Woody Guthrie’s protegé and last
traveling companion
(at Baltimore Avenue)
Philadelphia, PA 19143
Ramblin’ Jack Elliot is the real thing. At fourteen, he ran away from his Brooklyn home to join the rodeo and learned to play guitar from cowboys. A few years later, he met Woody Guthrie, moved in with the Guthrie family, and then traveled with Woody on his last journeys to California and Florida, from the redwood forests to the Gulf Stream waters.
Along the way, and on subsequent journeys, he learned the blues first-hand from Leadbelly, Mississippi John Hurt, the Reverend Gary Davis, Big Bill Broonzy, Brownie Mcghee and Sonny Terry, Jesse Fuller and Champion Jack Dupree.
In 1955. Jack married and moved to the UK, where he introduced a generation of budding British rockers, from Mick Jagger to Eric Clapton, to American roots music. When he returned to America in 1961, he met another young folksinger, Bob Dylan, at the ailing Woody Guthrie’s bedside.
Guthrie, who had then been unable to play for several years, had once joked, “Jack sounds more like me than I do,” and Elliott was the one to pass on his legacy to Dylan, Woody’s son Arlo, and, directly or indirectly, every American roots-inspired performer since.
Elliott has recorded forty albums; wrote one of the first trucking songs, Cup of Coffee, recorded by Johnny Cash; championed the works of new singer-songwriters, from Bob Dylan and Kris Kristofferson to Tim Hardin; became a founding member of Bob Dylan’s Rolling Thunder Revue; and continued the life of the traveling troubadour influencing Jerry Jeff Walker, Guy Clark, Tom Russell The Grateful Dead and countless others.

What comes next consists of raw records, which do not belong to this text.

### src/rtl/game_pkg.sv
// Shared definitions for the whack-a-mole game: defaults, round FSM states, bit counting.
package game_pkg;

    localparam int unsigned    NUM_MOLES = 8;
    localparam logic [7:0]     LFSR_SEED = 8'hA5;
    localparam logic [7:0]     LFSR_TAPS = 8'hB8;

    typedef enum logic [1:0] {
        StIdle,
        StRun,
        StTally
    } state_e;

    // Fixed 32-bit input so any mole count up to 32 can share one helper.
    function automatic logic [5:0] popcount(input logic [31:0] v);
        logic [5:0] cnt;
        cnt = '0;
        for (int i = 0; i < 32; i++) begin
            cnt = cnt + 6'(v[i]);
        end
        return cnt;
    endfunction

endpackage

### src/rtl/mole_round_engine_sw_sync.sv
// Switch front end: two-flop synchroniser plus previous-value register;
// toggle flags a change in either direction.
module sw_sync_edge #(
    parameter int unsigned WIDTH = 8
) (
    input  logic             clk,
    input  logic             rst_n,
    input  logic [WIDTH-1:0] sw,
    output logic [WIDTH-1:0] toggle
);

    logic [WIDTH-1:0] sync1_q;
    logic [WIDTH-1:0] sync2_q;
    logic [WIDTH-1:0] prev_q;

    always_ff @(posedge clk or negedge rst_n) begin
        if (!rst_n) begin
            sync1_q <= '0;
            sync2_q <= '0;
            prev_q  <= '0;
        end else begin
            sync1_q <= sw;
            sync2_q <= sync1_q;
            prev_q  <= sync2_q;
        end
    end

    assign toggle = sync2_q ^ prev_q;

endmodule

### src/rtl/mole_round_engine.sv
// Round engine: shows an LFSR mole pattern each round, classifies switch toggles
// as hits or misses, and emits the round's increments one clock after game_tick.
module mole_round_engine
    import game_pkg::state_e, game_pkg::StIdle, game_pkg::StRun, game_pkg::StTally,
           game_pkg::popcount;
#(
    parameter int unsigned              NUM_MOLES = game_pkg::NUM_MOLES,
    parameter int unsigned              INC_W     = 4,
    parameter logic [NUM_MOLES-1:0]     LFSR_SEED = game_pkg::LFSR_SEED,
    parameter logic [NUM_MOLES-1:0]     LFSR_TAPS = game_pkg::LFSR_TAPS
) (
    input  logic                 clk,
    input  logic                 rst_n,
    input  logic                 enable,
    input  logic                 game_tick,
    input  logic [NUM_MOLES-1:0] sw,
    output logic [NUM_MOLES-1:0] led,
    output logic [INC_W-1:0]     score_inc,
    output logic [INC_W-1:0]     miss_inc,
    output logic                 inc_valid
);

    // The LFSR is as wide as the mole field so each state maps directly onto a mask.
    function automatic logic [NUM_MOLES-1:0] lfsr_next(input logic [NUM_MOLES-1:0] cur);
        logic [NUM_MOLES-1:0] nxt;
        nxt = cur[0] ? ((cur >> 1) ^ LFSR_TAPS) : (cur >> 1);
        return (nxt == '0) ? LFSR_SEED : nxt;
    endfunction

    state_e               state_q, state_d;
    logic [NUM_MOLES-1:0] lfsr_q, lfsr_d;
    logic [NUM_MOLES-1:0] mole_q, mole_d;
    logic [NUM_MOLES-1:0] hit_q, hit_d;
    logic [INC_W-1:0]     miss_cnt_q, miss_cnt_d;
    logic [INC_W-1:0]     score_q, score_d;
    logic [INC_W-1:0]     miss_inc_q, miss_inc_d;

    logic [NUM_MOLES-1:0] toggle;
    logic [NUM_MOLES-1:0] hits;
    logic [NUM_MOLES-1:0] misses;
    logic [INC_W:0]       miss_sum;
    logic [INC_W-1:0]     miss_sat;

    sw_sync_edge #(
        .WIDTH (NUM_MOLES)
    ) u_sw_sync (
        .clk    (clk),
        .rst_n  (rst_n),
        .sw     (sw),
        .toggle (toggle)
    );

    always_ff @(posedge clk or negedge rst_n) begin
        if (!rst_n) begin
            state_q    <= StIdle;
            lfsr_q     <= LFSR_SEED;
            mole_q     <= '0;
            hit_q      <= '0;
            miss_cnt_q <= '0;
            score_q    <= '0;
            miss_inc_q <= '0;
        end else begin
            state_q    <= state_d;
            lfsr_q     <= lfsr_d;
            mole_q     <= mole_d;
            hit_q      <= hit_d;
            miss_cnt_q <= miss_cnt_d;
            score_q    <= score_d;
            miss_inc_q <= miss_inc_d;
        end
    end

    always_comb begin
        state_d    = state_q;
        lfsr_d     = lfsr_q;
        mole_d     = mole_q;
        hit_d      = hit_q;
        miss_cnt_d = miss_cnt_q;
        score_d    = score_q;
        miss_inc_d = miss_inc_q;

        // Re-toggling an already whacked mole lands in neither set.
        hits     = toggle & mole_q & ~hit_q;
        misses   = toggle & ~mole_q;
        miss_sum = {1'b0, miss_cnt_q} + (INC_W+1)'(popcount(32'(misses)));
        miss_sat = miss_sum[INC_W] ? '1 : miss_sum[INC_W-1:0];

        unique case (state_q)
            StIdle: begin
                if (enable) begin
                    mole_d     = lfsr_q;
                    lfsr_d     = lfsr_next(lfsr_q);
                    hit_d      = '0;
                    miss_cnt_d = '0;
                    state_d    = StRun;
                end
            end
            StRun: begin
                // A tick closes the round even if enable drops in the same cycle.
                if (game_tick) begin
                    score_d    = INC_W'(popcount(32'(hit_q | hits)));
                    miss_inc_d = miss_sat;
                    state_d    = StTally;
                end else if (!enable) begin
                    mole_d     = '0;
                    hit_d      = '0;
                    miss_cnt_d = '0;
                    state_d    = StIdle;
                end else begin
                    hit_d      = hit_q | hits;
                    miss_cnt_d = miss_sat;
                end
            end
            StTally: begin
                mole_d     = enable ? lfsr_q : '0;
                lfsr_d     = lfsr_next(lfsr_q);
                hit_d      = '0;
                miss_cnt_d = '0;
                state_d    = enable ? StRun : StIdle;
            end
            default: state_d = StIdle;
        endcase
    end

    assign led       = (state_q == StIdle) ? '0 : (mole_q & ~hit_q);
    assign inc_valid = (state_q == StTally);
    assign score_inc = score_q;
    assign miss_inc  = miss_inc_q;

endmodule

### config.mk
export PLATFORM = sky130hd
export DESIGN_NAME = mole_round_engine
export DESIGN_NICKNAME = d
export VERILOG_FILES = /design/src/rtl/game_pkg.sv /design/src/rtl/mole_round_engine_sw_sync.sv /design/src/rtl/mole_round_engine.sv
export SDC_FILE = /design/constraint.sdc
export NUM_CORES = 1
export LEC_CHECK = 0
export ABC_AREA = 1
export BUFFER_PORTS_ARGS = -buffer_cell sky130_fd_sc_hd__buf_4
export CAP_MARGIN = 20
export CELL_PAD_IN_SITES_DETAIL_PLACEMENT = 1
export CELL_PAD_IN_SITES_GLOBAL_PLACEMENT = 1
export CORE_UTILIZATION = 40
export DETAILED_ROUTE_END_ITERATION = 6
export GPL_ROUTABILITY_DRIVEN = 1
export PLACE_DENSITY_LB_ADDON = 0.1
export SYNTH_ARGS = -nofsm -noshare
export SYNTH_HDL_FRONTEND = slang
export SYNTH_SLANG_ARGS = --single-unit
### constraint.sdc
create_clock -name clk -period 3.4 [get_ports clk]
set_input_delay 0.68 -clock clk [delete_from_list [all_inputs] [get_ports clk]]
set_output_delay 0.68 -clock clk [all_outputs]
set_load 0.03 [all_outputs]
==> qor.txt, run 1 <==
Status -> finished, violations left
Failing checks -> setup timing
Share of layout cells above drive strength 1 -> 19.5%
Inserted Clock Buffers -> 9
Synth cell types -> 29
Period utilization -> 102%
Fin. Hold Viols -> 0
Setup TNS -> -480 ps
DP Area -> 0.00331 mm2
Reg2Reg Setup Slack -> -70 ps
Die width -> 88.2 um
Design Area, Final -> 0.00353 mm2
Mapped Nets -> 350
# setup viols final -> 9
LEAKAGE -> 0.00180 uW
Sequential-to-total area share from yosys stat -> 52.4%
MaxCap Viol Count -> 0
Pre-antenna DRT Iters -> 4
Root Buffer -> clkbuf_8
Endpoint class of the critical path -> register
Final wirelength -> 6430 um
Grt ovf -> 0
Routed Antenna Nets -> 0
Via count -> 2137
Fmax -> 0.288 GHz
Ports -> 29
Period minus WS final -> 3470 ps
Max_slew headroom -> 48.3%
Vias in the first global route -> 2277
CP Launch Type -> register
Die height -> 88.2 um
HP Class -> register to register
I/O Buffers -> 28
Area contributors post-synth -> dfrtp_1 (49%), nand2_1 (7.2%), inv_1 (6.4%)
Layout Utilization -> 49.0%
Critical Path Fanout Max -> 3
Layout Nets -> 388
Worst Setup EP -> miss_cnt_q[3]
Yosys warning count -> 0
Critical path arrival -> 3710 ps
Core area -> 0.00721 mm2
Pin slew with the least headroom to its limit -> 775 ps
Register Area -> 0.00156 mm2
Via/cell ratio -> 4.67
RSZ-0062 raised after global routing -> yes
First-pass GRT wire length -> 11000 um
#FFs+latches synth -> 62
Reg2reg start -> u_sw_sync.sync2_q[2]
Post-synth top area share -> 48.9%
CP Class -> register to register
Worst Setup Slack, final -> -73.2 ps
Reg-to-reg critical path endpoint -> miss_cnt_q[3]
Gr usage total -> 19.1%
Core Rows -> 31
Clk_lat worst skew -> 350 ps
Maximum VDD drop -> 356 uV
CTS tree -> done
Initial Utilization -> 41.2%
Largest net degree at the start of global routing -> 63
CP required -> 3640 ps
Post-synth top area cell -> dfrtp_1
DP Worst Slack -> -226 ps
DR DRC count -> 0
Fill cell count -> 869
H-tree Lvls -> 3
Max Slew Vio Count -> 0
WHS -> 352 ps
Commonest non-fill, non-tap cell in the layout -> dfrtp_1
Gate Count Post-Synth -> 316
Skew final -> 13.4 ps
Die area -> 0.00777 mm2
Final HPWL from detailed placement -> 4750 um
PwrDens -> 1030 mW/mm2
Syn avg cell area -> 9.40 um2
CTS Buffer Depth -> 2
Worst reg2reg path depth -> 15
Starting DRT DRC Count -> 36
DR WL/cell -> 14.0 um
Multi-input logic area -> 0.00123 mm2
Clock sinks -> 62
Antenna fix cells -> 0
GP Congestion -> 0.764
Most frequent cells in the layout -> dfrtp_1 (58), nand2_1 (57), inv_1 (50), nor2_1 (39), buf_4 (31)
CP startpoint -> u_sw_sync.sync2_q[2]
Initial antenna violation count -> 0
Layout area overhead -> 18.9%
Reg clk slew, reported paths -> 80 ps
Synth Cell Area -> 0.00297 mm2
==> worst min-delay path by stage <==
stage                                    start              endpoint  slack (ps)  cells past startpoint
after floorplan           u_sw_sync.sync1_q[0]  u_sw_sync.sync2_q[0]         330                      0
after global placement    u_sw_sync.sync1_q[4]  u_sw_sync.sync2_q[4]         330                      0
after detailed placement  u_sw_sync.sync1_q[5]  u_sw_sync.sync2_q[5]         340                      0
after CTS                 u_sw_sync.sync1_q[2]  u_sw_sync.sync2_q[2]         360                      0
after global routing      u_sw_sync.sync1_q[7]  u_sw_sync.sync2_q[7]         360                      0
final                     u_sw_sync.sync1_q[4]  u_sw_sync.sync2_q[4]         350                      0
==> area by class of cell <==
class	count	area share, %
flip-flops and latches	62	44.1
inverters	52	5.53
repair buffers	31	6.59
clock buffers	9	3.51
well taps	99	3.51
multi-input cells	198	34.8
clock inverters	7	2.05
==> cell usage after synthesis <==
cell and number:
xor2_1 1, inv_1 51, nor2_2 1, o21bai_1 1, a31oi_1 1, xnor2_1 8
a21oi_1 8, nand3_4 1, fa_1 9, clkbuf_1 1, buf_8 1, nor2_1 40
nand4_1 1, dfstp_2 4, o21ai_2 2, ha_1 13, inv_2 1, nor2_8 1
o21ai_0 23, dfrtp_1 58, o21ai_1 1, buf_2 2, nand2_4 1, o22ai_1 1
nand2_2 1, nand2_1 57, nand3_1 16, nor3_1 8, or2_2 3
==> kinds of logic (layout without fill, tap and decap cells) <==
family / count (synthesis) / in the layout / share of synthesized area, %
flip-flops: 62 / 62 / 52.4
XOR/XNOR: 9 / 9 / 2.65
buffers and inverters: 56 / 99 / 7.54
AND/OR/NAND/NOR: 130 / 130 / 19.2
AO/OA/AOI/OAI: 37 / 37 / 6.66
adder cells (fa/ha/maj): 22 / 22 / 11.5
==> sequential cells by signal (all words and copies together) (netlist names) <==
| signal | cells |
|---|---|
| u_sw_sync.sync2_q | 8 |
| hit_q | 8 |
| miss_inc | 4 |
| u_sw_sync.sync1_q | 8 |
| u_sw_sync.prev_q | 8 |
| miss_cnt_q | 4 |
| mole_q | 8 |
| score_inc | 4 |
| state_q | 2 |
| lfsr_q | 8 |
==> per-stage QoR <==
stage / power, uW / cells
after global placement: 2980 / 441
after floorplan: 2490 / 316
after detailed placement: 3020 / 441
after CTS: 3710 / 458
after global routing: 4040 / 458
final: 3650 / 458
==> power breakdown <==
group	internal (uW)	total [uW]	switching, uW
registers	953	1100	145
logic	710	1890	1180
clock network	339	657	318
total	2000	3650	1650
==> critical path: stages, from the launching register on <==
cell	delay (ps)
dfrtp_1	420
xnor2_2	160
nor2_1	90
fa_1	500
inv_1	50
fa_1	470
inv_1	50
fa_1	450
fa_2	360
fa_2	370
nand3_2	90
inv_2	40
nor2_4	120
nand3_2	80
nand2_1	70
nand2_1	50
==> what timing repair did <==
item	4_1_cts	5_1_grt
endpoints found under the hold margin	0	0
buffers inserted	1	0
setup endpoints to repair	10	10
cloned	0	0
pin swaps	2	0
gates resized for setup	5	0
hold buffers	0	0
==> routing by layer <==
layer	track usage, %	part of all wire (%)
met1	24.7	46
met2	31.5	50
met3	3.86	2.4
met4	7.04	1.3
met5	0	0
Note: power is estimated with default switching activity, not from simulation.
==> run 2, diff against run 1 <==
- MAX_ROUTING_LAYER: unset -> met4
- PLACE_DENSITY: unset -> 0.77
- PLACE_DENSITY_LB_ADDON: 0.1 -> unset
==> qor.txt, run 2 (synthesized netlist as in run 1, its figures left out) <==
Period minus WS final -> 3590 ps (was 3470 ps)
Fmax -> 0.278 GHz (was 0.288 GHz)
Routed Antenna Nets -> 0 (unchanged)
Final wirelength -> 6940 um (was 6430 um)
Max_slew headroom -> 47.9% (was 48.3%)
Grt ovf -> 0 (unchanged)
Period utilization -> 106% (was 102%)
Initial antenna violation count -> 0 (unchanged)
Reg2reg start -> u_sw_sync.sync2_q[2] (unchanged)
Core Rows -> 31 (unchanged)
Via/cell ratio -> 4.77 (was 4.67)
Gr usage total -> 20.7% (was 19.1%)
Clock sinks -> 62 (unchanged)
LEAKAGE -> 0.00181 uW (was 0.00180 uW)
Starting DRT DRC Count -> 99 (was 36)
Status -> finished, violations left (unchanged)
First-pass GRT wire length -> 11500 um (was 11000 um)
Vias in the first global route -> 2265 (was 2277)
Max Slew Vio Count -> 0 (unchanged)
RSZ-0062 raised after global routing -> yes (unchanged)
CP required -> 3630 ps (was 3640 ps)
Critical Path Fanout Max -> 3 (unchanged)
Die height -> 88.2 um (unchanged)
Reg clk slew, reported paths -> 70 ps (was 80 ps)
Worst min-delay path startpoint -> u_sw_sync.sync1_q[4] (unchanged)
Fin. Hold Viols -> 0 (unchanged)
Antenna fix cells -> 0 (unchanged)
DP Worst Slack -> -277 ps (was -226 ps)
CTS tree -> done (unchanged)
Largest net degree at the start of global routing -> 63 (unchanged)
Worst reg2reg path depth -> 15 (unchanged)
Pre-antenna DRT Iters -> 4 (unchanged)
Failing checks -> setup timing (unchanged)
DR WL/cell -> 15.1 um (was 14.0 um)
Endpoint class of the critical path -> register (unchanged)
Cells along the critical path -> xnor2_2, nor2_2, fa_1, inv_1, fa_1, inv_1, fa_1, fa_2, fa_2, nand3_2, inv_2, nor2_4, nand3_2, nand2_1, nand2_1 (was xnor2_2, nor2_1, fa_1, inv_1, fa_1, inv_1, fa_1, fa_2, fa_2, nand3_2, inv_2, nor2_4, nand3_2, nand2_1, nand2_1)
HP Class -> register to register (unchanged)
CTS Buffer Depth -> 2 (unchanged)
Layout area overhead -> 20.2% (was 18.9%)
Via count -> 2191 (was 2137)
Critical path arrival -> 3830 ps (was 3710 ps)
Die width -> 88.2 um (unchanged)
CP Launch Type -> register (unchanged)
Worst Setup Slack, final -> -194 ps (was -73.2 ps)
Skew final -> 6.49 ps (was 13.4 ps)
Most frequent cells in the layout -> dfrtp_1 (58), nand2_1 (57), inv_1 (48), nor2_1 (37), buf_4 (32) (was dfrtp_1 (58), nand2_1 (57), inv_1 (50), nor2_1 (39), buf_4 (31))
Maximum VDD drop -> 364 uV (was 356 uV)
H-tree Lvls -> 3 (unchanged)
DR DRC count -> 0 (unchanged)
Reg2Reg Setup Slack -> -190 ps (was -70 ps)
Layout Nets -> 389 (was 388)
MaxCap Viol Count -> 0 (unchanged)
Core area -> 0.00721 mm2 (unchanged)
Ports -> 29 (unchanged)
CP Class -> register to register (unchanged)
Worst path max stage delay -> 500 ps (about the same)
GP Congestion -> 0.771 (was 0.764)
Root Buffer -> clkbuf_8 (unchanged)
PwrDens -> 1070 mW/mm2 (was 1030 mW/mm2)
Setup TNS -> -1410 ps (was -480 ps)
Hold Path Sink -> u_sw_sync.sync2_q[4] (unchanged)
# setup viols final -> 8 (was 9)
Pin slew with the least headroom to its limit -> 781 ps (was 775 ps)
Initial Utilization -> 41.2% (unchanged)
Inserted Clock Buffers -> 9 (unchanged)
Final HPWL from detailed placement -> 4960 um (was 4750 um)
I/O Buffers -> 28 (unchanged)
Crit path top cell by count -> fa_1 (unchanged)
Clk_lat worst skew -> 340 ps (was 350 ps)
Slowest-stage cell, CP -> fa_1 (unchanged)
Hold Crit Depth -> 0 (unchanged)
Reg-to-reg critical path endpoint -> miss_cnt_q[2] (was miss_cnt_q[3])
Share of layout cells above drive strength 1 -> 21.9% (was 19.5%)
Die area -> 0.00777 mm2 (unchanged)
Commonest non-fill, non-tap cell in the layout -> dfrtp_1 (unchanged)
run 2: layout make-up:
cell class              count  area [um2]
fillers                   847        3640
flip-flops and latches     62        1560
multi-input cells         198        1250
repair buffers             32         240
inverters                  52         195
clock buffers              11         141
well taps                  99         124
clock inverters             5        58.8
run 2: worst max-delay path by stage:
stage               slack (ps)            end                 start
floorplan                  -20    miss_inc[3]  u_sw_sync.sync2_q[2]
global placement           -90    miss_inc[3]  u_sw_sync.sync2_q[2]
detailed placement        -280  miss_cnt_q[3]  u_sw_sync.sync2_q[2]
CTS                       -230  miss_cnt_q[3]  u_sw_sync.sync2_q[2]
global route              -380  miss_cnt_q[0]  u_sw_sync.sync2_q[2]
finish                    -190  miss_cnt_q[2]  u_sw_sync.sync2_q[2]
run 2: worst max-delay path, delay by kind of cell, from the launching register on:
kind,cells,cell delay [ps]
XOR/XNOR,1,220
adder cells (fa/ha/maj),5,2220
flip-flops,1,410
AND/OR/NAND/NOR,6,470
buffers and inverters,3,160
run 2: what timing repair did:
action	CTS	global route
setup endpoints to repair	10	10
resized for setup	4	13
pin swaps	3	12
setup buffers	2	1
cloned	0	0
hold buffers	0	0
run 2: routing by layer:
metal,global-route usage (%),wire length [um],up-vias
li1,-,-,1057
met1,28.1,3240,1086
met2,31.3,3390,37
met3,3.96,210,11
met4,7.04,93,0
met5,-,0,-
run 2: report_power, final:
part	switching [uW]	internal [uW]
registers	147	953
clock network	310	359
logic	1280	777
total	1740	2090
run 2: through the flow:
stage,hold WS (ps),cell area (um2),cells,util (%),total power (uW)
final,354,3570,459,49.5,3830
after global routing,371,3570,459,49.5,4170
after floorplan,331,2990,316,-,2490
after detailed placement,340,3300,440,45.8,3070
after global placement,333,3300,440,45.8,2950
after CTS,358,3540,458,49.1,3790
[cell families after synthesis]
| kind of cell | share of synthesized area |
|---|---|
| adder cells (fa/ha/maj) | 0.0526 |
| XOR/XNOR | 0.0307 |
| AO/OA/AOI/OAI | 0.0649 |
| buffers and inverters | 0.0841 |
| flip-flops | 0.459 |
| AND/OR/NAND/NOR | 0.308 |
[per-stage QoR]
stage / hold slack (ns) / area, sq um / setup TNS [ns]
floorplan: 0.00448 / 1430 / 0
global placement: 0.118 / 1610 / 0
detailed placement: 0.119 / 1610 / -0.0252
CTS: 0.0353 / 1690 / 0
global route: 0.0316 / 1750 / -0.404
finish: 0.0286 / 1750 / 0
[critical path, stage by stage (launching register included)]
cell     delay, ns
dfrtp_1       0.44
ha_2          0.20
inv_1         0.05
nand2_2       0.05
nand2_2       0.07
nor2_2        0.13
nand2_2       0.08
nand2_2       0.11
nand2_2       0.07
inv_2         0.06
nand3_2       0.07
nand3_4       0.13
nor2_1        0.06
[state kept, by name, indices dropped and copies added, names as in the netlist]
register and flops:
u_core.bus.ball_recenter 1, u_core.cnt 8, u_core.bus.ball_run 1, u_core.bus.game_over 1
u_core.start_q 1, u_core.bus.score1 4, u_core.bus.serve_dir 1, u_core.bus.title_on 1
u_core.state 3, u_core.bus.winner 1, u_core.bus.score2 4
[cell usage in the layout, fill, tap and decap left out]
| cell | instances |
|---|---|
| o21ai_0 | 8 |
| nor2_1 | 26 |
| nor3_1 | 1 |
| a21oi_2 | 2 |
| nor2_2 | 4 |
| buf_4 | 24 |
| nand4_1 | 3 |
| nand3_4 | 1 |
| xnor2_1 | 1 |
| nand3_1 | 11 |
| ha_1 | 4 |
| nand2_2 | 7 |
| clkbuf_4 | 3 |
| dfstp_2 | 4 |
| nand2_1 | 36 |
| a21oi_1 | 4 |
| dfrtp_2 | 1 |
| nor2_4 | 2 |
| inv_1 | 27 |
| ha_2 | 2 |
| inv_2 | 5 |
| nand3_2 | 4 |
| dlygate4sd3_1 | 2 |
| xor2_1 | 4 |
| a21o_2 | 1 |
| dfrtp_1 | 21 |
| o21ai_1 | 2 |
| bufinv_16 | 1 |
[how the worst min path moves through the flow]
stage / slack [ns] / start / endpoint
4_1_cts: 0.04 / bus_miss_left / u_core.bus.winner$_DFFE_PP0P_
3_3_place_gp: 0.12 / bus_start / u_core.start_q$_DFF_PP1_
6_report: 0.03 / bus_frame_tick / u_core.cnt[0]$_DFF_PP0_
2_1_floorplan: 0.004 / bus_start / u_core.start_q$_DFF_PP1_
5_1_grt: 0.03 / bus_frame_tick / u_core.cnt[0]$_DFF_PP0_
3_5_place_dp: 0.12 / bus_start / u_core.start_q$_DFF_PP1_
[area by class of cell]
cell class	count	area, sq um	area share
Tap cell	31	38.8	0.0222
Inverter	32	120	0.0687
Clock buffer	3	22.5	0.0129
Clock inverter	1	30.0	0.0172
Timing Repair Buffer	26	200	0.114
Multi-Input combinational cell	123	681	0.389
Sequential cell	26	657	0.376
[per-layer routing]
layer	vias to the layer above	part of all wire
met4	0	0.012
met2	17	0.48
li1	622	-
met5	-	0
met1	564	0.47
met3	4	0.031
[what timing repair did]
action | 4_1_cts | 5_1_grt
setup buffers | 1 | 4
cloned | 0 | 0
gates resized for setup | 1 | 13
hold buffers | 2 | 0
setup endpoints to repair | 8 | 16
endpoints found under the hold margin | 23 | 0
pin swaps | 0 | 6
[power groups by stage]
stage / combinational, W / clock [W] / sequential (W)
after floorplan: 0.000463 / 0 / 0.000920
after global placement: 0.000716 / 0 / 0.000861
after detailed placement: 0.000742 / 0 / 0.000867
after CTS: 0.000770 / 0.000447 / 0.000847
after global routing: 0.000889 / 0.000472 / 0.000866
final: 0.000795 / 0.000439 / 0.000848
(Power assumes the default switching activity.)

In 1995, Ramblin’ Jack received his first of four Grammy nominations and the Grammy Award for Best Traditional Folk Album, for South Coast (Red House Records). In 1998, President Bill Clinton awarded Jack the National Medal of the Arts, proclaiming, “In giving new life to our most valuable musical traditions, Ramblin’ Jack has himself become an American treasure.”
Saul Broudy has been performing for over 40 years all over North America, Europe, Australia, New Zealand, and the Mid-East. He accompanies his singing on guitar, but is perhaps best-known as a harmonica player, having worked and recorded with such artists as Steve Goodman, Loudon Wainwright, Jim Ringer, Utah Phillips, Mick Moloney, and numerous others. He has recorded on over 25 albums, including the solo album, “Travels with Broudy,” and appears on “In Country: Folk Songs of Americans in the Vietnam War” with six fellow Vietnam veterans. Saul’s music covers a wide range of grassroots American genres, from traditional ballads to bluegrass, country, blues, Cajun, and rockabilly. He holds a PhD in folklore from the University of Pennsylvania.